以下本文
ユニクロが「GU」を立ち上げた時、多くの人は半信半疑だったようだ。ユニクロでも十分安いのに、それよりもさらに安い服を出して大丈夫なのか、と。ところがフタを開けてみれば、GUは若者を中心に浸透し、グループ全体の成長を後押しした。親しみやすさや手軽さが、ユニクロには届かなかった層を引き寄せたのだ。
この構図をパチンコ業界に当てはめると、いろいろな可能性が見えてくる。今のホールや遊技機を「ユニクロ」としよう。一定の年齢層には根強い支持があるが、専業以外の若者はほとんど入ってこない。

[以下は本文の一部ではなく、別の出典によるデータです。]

Background: an optimization exercise with open tools, aiming at small area, a short achievable clock period and few clock cycles per item. Do not read the settings as production practice.
Where RTL was checked, it was by simulation tests only, not by an equivalence proof against the original.
Power figures rest on the tool's default switching activity, not on a simulated workload.

the reference run:
==> module lzss_decoder, before the edit <==
module lzss_decoder (
  input logic rst_,
  input logic clk,
  input logic literal,
  input logic data_ready,
  input logic [3*8-1:0] data_in,
  output logic new_data_ready,
  output logic data_valid,
  output logic [8-1:0] data_out
);
  localparam int WIN = 56;
  logic [7:0] hist [WIN-1:0];
  logic [7:0] rem;       
  logic       act;       
  logic       lit;       
  logic [7:0] e_byte;    
  logic [7:0] lo;        
  logic [6:0] hi;        
  logic       clr;       
  logic       accept;
  logic       in_far;
  logic       in_copy;   
  logic [7:0] nxt_rem;
  logic [5:0] nxt_dcnt;
  logic [7:0] byte_out;
  assign accept   = data_ready & new_data_ready;
  assign in_far   = (|data_in[15:6]) | (data_in[5:3] == 3'b111);
  assign in_copy  = !literal && !in_far && data_in[23:16] != 8'd0;
  assign data_out = hist[0];
  always_comb begin
    byte_out = lit ? e_byte : 8'd0;
    for (int j = 0; j < 7; j++) begin
      logic [7:0] grp;
      grp = 8'd0;
      for (int k = 0; k < 8; k++)
        grp = grp | (lo[k] ? hist[8*j+k] : 8'd0);
      byte_out = byte_out | (hi[j] ? grp : 8'd0);
    end
  end
  always_comb begin
    if (accept)
      nxt_rem = literal ? 8'd1 : (in_copy ? data_in[23:16] : 8'd0);
    else if (act)
      nxt_rem = rem - 8'd1;
    else
      nxt_rem = rem;
    nxt_dcnt = accept ? data_in[5:0] : e_byte[5:0] - 6'd1;
  end
  always_ff @(posedge clk) begin
    hist[0] <= byte_out;
    if (act) begin
      for (int i = WIN-1; i >= 1; i--) hist[i] <= hist[i-1];
    end
  end
  always_ff @(posedge clk) begin
    e_byte <= {accept ? data_in[7:6] : e_byte[7:6], nxt_dcnt};
  end
  always_ff @(posedge clk) begin
    if (!rst_) begin
      lit <= 1'b0;
      lo  <= 8'd1;
      hi  <= 7'd1;
    end else if (accept) begin
      lit <= literal;
      for (int k = 0; k < 8; k++) lo[k] <= in_copy ? data_in[2:0] == 3'(k) : k == 0;
      for (int j = 0; j < 7; j++) hi[j] <= in_copy ? data_in[5:3] == 3'(j) : (j == 0 && !literal);
    end else if (clr) begin
      lit <= 1'b0;
      lo  <= 8'd1;
      hi  <= 7'd1;
    end
  end
  always_ff @(posedge clk) begin
    if (!rst_) begin
      rem            <= '0;
      act            <= 1'b0;
      clr            <= 1'b0;
      new_data_ready <= 1'b1;
      data_valid     <= 1'b0;
    end else begin
      rem            <= nxt_rem;
      act            <= nxt_rem != 8'd0;
      clr            <= nxt_rem == 8'd1 || (nxt_rem != 8'd0 && nxt_dcnt == 6'd0);
      new_data_ready <= nxt_rem <= 8'd1;
      data_valid     <= act;
    end
  end
endmodule
Settings: LEC_CHECK=0, CAP_MARGIN=20, CORE_MARGIN=2, CORE_UTILIZATION=65, CTS_CLUSTER_DIAMETER=80, CTS_CLUSTER_SIZE=25, SETUP_SLACK_MARGIN=3.0, SLEW_MARGIN=20; clock period 5.0 ns.
run.sh (not shown) runs the stock make flow with config.mk's settings and CLKGATE_MAP_FILE= SYNTH_SCRIPT=/design/flow/synth_recipe.tcl, a recipe that flattens the netlist after the stock synthesis.
Testbench counts of the reference run, summed over its fixed seeds: cycles 20,574, bytes 20,566.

むしろ、遠ざかっていると言った方がいいかもしれない。
ここに「GU的な存在」が加わればどうだろう。もっと安くて、もっと気軽に、そして“怖くない”パチンコ。そんなものが用意できれば、これまでまったく関心のなかった人が一歩を踏み出すきっかけになるはずだ。
カギになるのは料金体系だけではない。一番重要なのは遊技機そのものだと思う。今のパチンコやパチスロは複雑すぎる。液晶演出も派手すぎて、初めての人は何が起きているのかサッパリ分からない。
そこで必要なのは、安価でシンプルなマシンだ。玉の動きを追いながら本来のパチンコの楽しさ・面白さ伝わる直感的な機械こそ、新しいブランドの顔になるだろう。スマホゲームでガチャを回す感覚に近ければ、若い世代も抵抗なく触れるはずだ。
店舗の雰囲気も見直したい。かつてのホールはネオンや轟音のイメージが強かったが、今はすでにそうしたものは姿を消しつつある。むしろ最近はカフェのように落ち着いた雰囲気を意識した内装も見られる。
セカンドブランド的な新業態なら、さらに一歩進めて“ちょっと休憩できる娯楽空間”としての居心地を追求すべきだろう。
たとえば、間接照明を使って柔らかい光で演出したり、ソファ席やカウンターを設けて飲み物を片手に遊技できるようにする。フリーWi-Fiやコンセントも備えれば、ゲームセンターとコワーキングスペースの中間のような存在にもなり得る。
SNSに投稿しても違和感のないデザインなら、友人同士やカップルでも立ち寄りやすい。パチンコというより“軽いエンタメ”として成立させるイメージだ。
もちろん、業界内部からは反発も出るだろう。「そんなやり方では1パチ以上に利益が取れない」とか「パチンコビジネスを壊す」とか。
しかし、考えてみてほしい。ユニクロだって当初は同じように言われていた。にもかかわらず、GUは新しい市場を広げ、結果的にユニクロの存在感も高めた。縮小を続けるパチンコ業界に必要なのは、まさにこの発想ではないだろうか。
結局のところ、出玉競争をいくら繰り返しても未来はない。大事なのは「今までホールに入ったことがない人」にどうやって門戸を開くか。ユニクロとGUの二枚看板戦略が示すように、既存ファンを守りながら新しい層を取り込む仕組みがあれば、この業界にもまだ光は残されていると思う。
※コメントには必ずハンドルネームを入れてください。匿名は承認しません。コメントがエントリーになる場合もあります。
しかし、現実はマネーのパワーゲームであり、大手の大量購入になってしまっています。
ユニクロになぞらえるなら、イオンモールにテナントを集めて地元商店街が廃れるようなものです。
しかも、高級店ばかりのショッピングモールでは集客に限りがあるように、射幸性の高い機種(高級テナント)しかない状況。バランスが重要なのに目を背けてしまっている。
業界のためを思うなら、ホール側からメーカーに働きかけてはいかがでしょうか。
ピンバック: あかべこ
セカンドブランドということは差別化ですから、大手ホールが新台をバンバン購入するのを逆手にとって中小ホールが低コスト運営を志向するしかないでしょう。メガ系大箱ホールが必ずしも優位とはいえない時代が来るような気がするのですが。
ピンバック: crazydoctor
今のメーカーにそれができないというならば、新規で低貸し用の機械を作る企業を作るとか。
もっと言っちゃえば低貸しパチンコパチスロの業界を別に作るべき。
今の機械価格50万60万じゃビジネスモデル的にもうホールは限界なのは明らか。
メーカーだけが金を吸い取る今のパチンコ業界はもう娯楽になっていない。
根本的に変えないとセカンドブランドなどの発想は発想だけで終わる。